Abstract

Accurate and efficient patient dose calculations are essential for treatment planning in magnetic resonance imaging guided radiotherapy (MRIgRT). Achieving reasonable performance for a space-angle discontinuous finite element method (DFEM) grid based Boltzmann solver (GBBS) with magnetic fields for clinical MRIgRT applications largely depends on how the transport sweep is orchestrated. Compared to classical Discrete Ordinates, DFEM in angle introduces increased angular degrees of freedom and eliminates ray-effect artifacts. However, the inclusion of magnetic fields introduces additional serial dependencies such that parallelization of the space-angle transport sweeps becomes more challenging.Novel techniques for the transport sweep and right-hand source assembly are developed, predicated on limiting the number of bulk material densities modeled in the transport sweep scatter calculations. Specifically, k-means clustering is used to assign sub-intervals of mass-density for each spatial element to execute the scatter-dose calculations using batched multiplication by pre-inverted transport sweep matrices.
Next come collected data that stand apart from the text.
This design comes from an exercise in tuning for small area, a short achievable clock period and few clock cycles per item on the open sky130 flow, not from production work.
In this exercise RTL edits were held to simulation tests only and were not proved equivalent to the original.

==> flow/design.v <==
`timescale 1ns / 1ps
package uvs_pkg;
    localparam int MAX_STEPS    = 256;
    localparam int MIN_STEPS    = 4;
    localparam int STEP_W       = 9;
    localparam int IDX_W        = 8;
    localparam int CW           = 34;
    localparam int PW           = 2 * CW;
    localparam int CORDIC_ITERS = 16;
    localparam int ITER_W       = 4;
    localparam logic signed [CW-1:0] CORDIC_X0 = 34'sd652032874;
    localparam logic signed [CW-1:0] UNIT_Q30  = 34'sd1073741824;
    localparam logic [8:0]  RESET_STEPS  = 9'd24;
    localparam logic [30:0] RESET_RADIUS = 31'd65536;
    localparam logic [29:0] RESET_ASTEP  = 30'd89478485;
    localparam logic [1:0] REG_STEPS  = 2'd0;
    localparam logic [1:0] REG_RADIUS = 2'd1;
    localparam logic [1:0] REG_ASTEP  = 2'd2;
    localparam logic [2:0] PH_POLES = 3'd0;
    localparam logic [2:0] PH_RING  = 3'd1;
    localparam logic [2:0] PH_NORTH = 3'd2;
    localparam logic [2:0] PH_MID   = 3'd3;
    localparam logic [2:0] PH_SOUTH = 3'd4;
    localparam logic [2:0] PH_IDLE  = 3'd5;
    localparam logic [1:0] KIND_VERTEX = 2'd0;
    localparam logic [1:0] KIND_TRI    = 2'd1;
    localparam logic [1:0] KIND_IDLE   = 2'd2;
    localparam logic [3:0] OP_NONE     = 4'd0;
    localparam logic [3:0] OP_CORDIC_T = 4'd1;
    localparam logic [3:0] OP_CORDIC_P = 4'd2;
    localparam logic [3:0] OP_POLE     = 4'd3;
    localparam logic [3:0] OP_MUL_NX   = 4'd4;
    localparam logic [3:0] OP_MUL_NY   = 4'd5;
    localparam logic [3:0] OP_MUL_PX   = 4'd6;
    localparam logic [3:0] OP_MUL_PY   = 4'd7;
    localparam logic [3:0] OP_MUL_PZ   = 4'd8;
    typedef struct packed {
        logic [3:0]       op;
        logic [IDX_W-1:0] ring;
        logic [IDX_W-1:0] col;
    } dp_cmd_t;
    typedef struct packed {
        logic cordic_busy;
    } dp_status_t;
    typedef struct packed {
        logic        load;
        logic [1:0]  kind;
        logic [15:0] a;
        logic [15:0] b;
        logic [15:0] c;
        logic        last;
    } ctrl_res_t;
    function automatic logic signed [CW-1:0] atan_val(input logic [ITER_W-1:0] k);
        logic signed [CW-1:0] v;
        unique case (k)
            4'd0:    v = 34'sd536870912;
            4'd1:    v = 34'sd316933406;
            4'd2:    v = 34'sd167458907;
            4'd3:    v = 34'sd85004756;
            4'd4:    v = 34'sd42667331;
            4'd5:    v = 34'sd21354465;
            4'd6:    v = 34'sd10679838;
            4'd7:    v = 34'sd5340245;
            4'd8:    v = 34'sd2670163;
            4'd9:    v = 34'sd1335087;
            4'd10:   v = 34'sd667544;
            4'd11:   v = 34'sd333772;
            4'd12:   v = 34'sd166886;
            4'd13:   v = 34'sd83443;
            4'd14:   v = 34'sd41722;
            default: v = 34'sd20861;
        endcase
        atan_val = v;
    endfunction
endpackage
`timescale 1ns / 1ps
module uvs_ctrl (
    input  logic                  clk,
    input  logic                  rst_n,
    input  logic                  item_valid,
    output logic                  item_ready,
    input  logic                  restart,
    input  logic [8:0]            steps,
    input  logic                  out_free,
    output uvs_pkg::dp_cmd_t      cmd,
    input  uvs_pkg::dp_status_t   status,
    output uvs_pkg::ctrl_res_t    res
);
    localparam logic [3:0] ST_IDLE  = 4'd0;
    localparam logic [3:0] ST_DISP  = 4'd1;
    localparam logic [3:0] ST_WT    = 4'd2;
    localparam logic [3:0] ST_WP    = 4'd3;
    localparam logic [3:0] ST_NY    = 4'd4;
    localparam logic [3:0] ST_PX    = 4'd5;
    localparam logic [3:0] ST_PY    = 4'd6;
    localparam logic [3:0] ST_PZ    = 4'd7;
    localparam logic [3:0] ST_DRAIN = 4'd8;
    localparam logic [3:0] ST_EMIT  = 4'd9;
    logic [3:0] state_reg, state_next;
    logic [2:0] phase_reg, phase_next;
    logic [7:0] ring_reg, ring_next;
    logic [7:0] col_reg, col_next;
    logic       half_reg, half_next;
    logic        col_last, ring_last, ring_last2;
    logic [15:0] steps16, ring16, col16;
    logic [31:0] mid_prod, south_prod;
    logic [15:0] shift, ca, cb;
    assign steps16    = {7'd0, steps};
    assign ring16     = {8'd0, ring_reg};
    assign col16      = {8'd0, col_reg};
    assign col_last   = ({1'b0, col_reg} + 9'd1) >= steps;
    assign ring_last  = ({1'b0, ring_reg} + 9'd1) >= steps;
    assign ring_last2 = ({2'd0, ring_reg} + 10'd2) >= {1'b0, steps};
    assign mid_prod   = (ring16 - 16'd1) * steps16;
    assign south_prod = (steps16 - 16'd2) * steps16;
    always_comb
    begin
        unique case (phase_reg)
            uvs_pkg::PH_MID:   shift = 16'd2 + mid_prod[15:0];
            uvs_pkg::PH_SOUTH: shift = 16'd2 + south_prod[15:0];
            default:           shift = 16'd2;
        endcase
        ca = shift + col16;
        cb = col_last ? shift : ca + 16'd1;
    end
    assign item_ready = (state_reg == ST_IDLE);
    always_comb
    begin
        state_next = state_reg;
        phase_next = phase_reg;
        ring_next  = ring_reg;
        col_next   = col_reg;
        half_next  = half_reg;
        cmd.op     = uvs_pkg::OP_NONE;
        cmd.ring   = ring_reg;
        cmd.col    = col_reg;
        res        = '0;
        unique case (state_reg)
            ST_IDLE:
            begin
                if (item_valid)
                begin
                    state_next = ST_DISP;
                    if (restart)
                    begin
                        phase_next = uvs_pkg::PH_POLES;
                        ring_next  = '0;
                        col_next   = '0;
                        half_next  = 1'b0;
                    end
                end
            end
            ST_DISP:
            begin
                unique case (phase_reg)
                    uvs_pkg::PH_RING:
                    begin
                        cmd.op     = uvs_pkg::OP_CORDIC_T;
                        state_next = ST_WT;
                    end
                    uvs_pkg::PH_POLES:
                    begin
                        cmd.op     = uvs_pkg::OP_POLE;
                        state_next = ST_PX;
                    end
                    default: state_next = ST_EMIT;
                endcase
            end
            ST_WT:
            begin
                if (!status.cordic_busy)
                begin
                    cmd.op     = uvs_pkg::OP_CORDIC_P;
                    state_next = ST_WP;
                end
            end
            ST_WP:
            begin
                if (!status.cordic_busy)
                begin
                    cmd.op     = uvs_pkg::OP_MUL_NX;
                    state_next = ST_NY;
                end
            end
            ST_NY:
            begin
                cmd.op     = uvs_pkg::OP_MUL_NY;
                state_next = ST_PX;
            end
            ST_PX:
            begin
                cmd.op     = uvs_pkg::OP_MUL_PX;
                state_next = ST_PY;
            end
            ST_PY:
            begin
                cmd.op     = uvs_pkg::OP_MUL_PY;
                state_next = ST_PZ;
            end
            ST_PZ:
            begin
                cmd.op     = uvs_pkg::OP_MUL_PZ;
                state_next = ST_DRAIN;
            end
            ST_DRAIN: state_next = ST_EMIT;
            ST_EMIT:
            begin
                if (out_free)
                begin
                    res.load   = 1'b1;
                    state_next = ST_IDLE;
                    unique case (phase_reg)
                        uvs_pkg::PH_POLES:
                        begin
                            res.kind = uvs_pkg::KIND_VERTEX;
                            if (col_reg == 8'd0)
                                col_next = 8'd1;
                            else
                            begin
                                phase_next = uvs_pkg::PH_RING;
                                ring_next  = 8'd1;
                                col_next   = '0;
                            end
                        end
                        uvs_pkg::PH_RING:
                        begin
                            res.kind = uvs_pkg::KIND_VERTEX;
                            if (col_last)
                            begin
                                col_next = '0;
                                if (ring_last)
                                begin
                                    phase_next = uvs_pkg::PH_NORTH;
                                    ring_next  = '0;
                                end
                                else
                                    ring_next = ring_reg + 8'd1;
                            end
                            else
                                col_next = col_reg + 8'd1;
                        end
                        uvs_pkg::PH_NORTH:
                        begin
                            res.kind = uvs_pkg::KIND_TRI;
                            res.a    = ca;
                            res.b    = cb;
                            if (col_last)
                            begin
                                phase_next = uvs_pkg::PH_MID;
                                ring_next  = 8'd1;
                                col_next   = '0;
                                half_next  = 1'b0;
                            end
                            else
                                col_next = col_reg + 8'd1;
                        end
                        uvs_pkg::PH_MID:
                        begin
                            res.kind = uvs_pkg::KIND_TRI;
                            if (!half_reg)
                            begin
                                res.a     = ca;
                                res.b     = ca + steps16;
                                res.c     = cb;
                                half_next = 1'b1;
                            end
                            else
                            begin
                                res.a     = cb + steps16;
                                res.b     = cb;
                                res.c     = ca + steps16;
                                half_next = 1'b0;
                                if (col_last)
                                begin
                                    col_next = '0;
                                    if (ring_last2)
                                    begin
                                        phase_next = uvs_pkg::PH_SOUTH;
                                        ring_next  = '0;
                                    end
                                    else
                                        ring_next = ring_reg + 8'd1;
                                end
                                else
                                    col_next = col_reg + 8'd1;
                            end
                        end
                        uvs_pkg::PH_SOUTH:
                        begin
                            res.kind = uvs_pkg::KIND_TRI;
                            res.a    = ca;
                            res.b    = 16'd1;
                            res.c    = cb;
                            res.last = col_last;
                            if (col_last)
                            begin
                                phase_next = uvs_pkg::PH_IDLE;
                                col_next   = '0;
                            end
                            else
                                col_next = col_reg + 8'd1;
                        end
                        default: res.kind = uvs_pkg::KIND_IDLE;
                    endcase
                end
            end
            default: state_next = ST_IDLE;
        endcase
    end
    always_ff @(posedge clk or negedge rst_n)
    begin
        if (!rst_n)
        begin
            state_reg <= ST_IDLE;
            phase_reg <= uvs_pkg::PH_POLES;
            ring_reg  <= '0;
            col_reg   <= '0;
            half_reg  <= 1'b0;
        end
        else
        begin
            state_reg <= state_next;
            phase_reg <= phase_next;
            ring_reg  <= ring_next;
            col_reg   <= col_next;
            half_reg  <= half_next;
        end
    end
endmodule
This is shown to be two orders of magnitude more efficient than solving each elemental system individually at runtime.Even with discrete material densities used in the transport sweep scatter calculations, accuracy is maintained by optimizing the material density assignments using k-means clustering, and by performing the primary photon fluence calculations (ray-tracing) using the underlying continuous density of the computed tomography (CT) image. In the presence of 0.5 T parallel and 1.5 T perpendicular magnetic fields, this approach demonstrates high levels of accuracy with gamma 1%/1 mm passing rates exceeding 94% across a range of anatomical sites compared to GEANT4 Monte Carlo dose calculations which used continuous densities.This deterministic GBBS approach maintains unconditional stability, produces no ray-effect artifacts, and has the benefit of no statistical uncertainty. Runtime on a non-parallelized Matlab implementation averaged 10 min per beam averaging 80 000 spatial elements, paving way for future development based on this algorithmically efficient paradigm.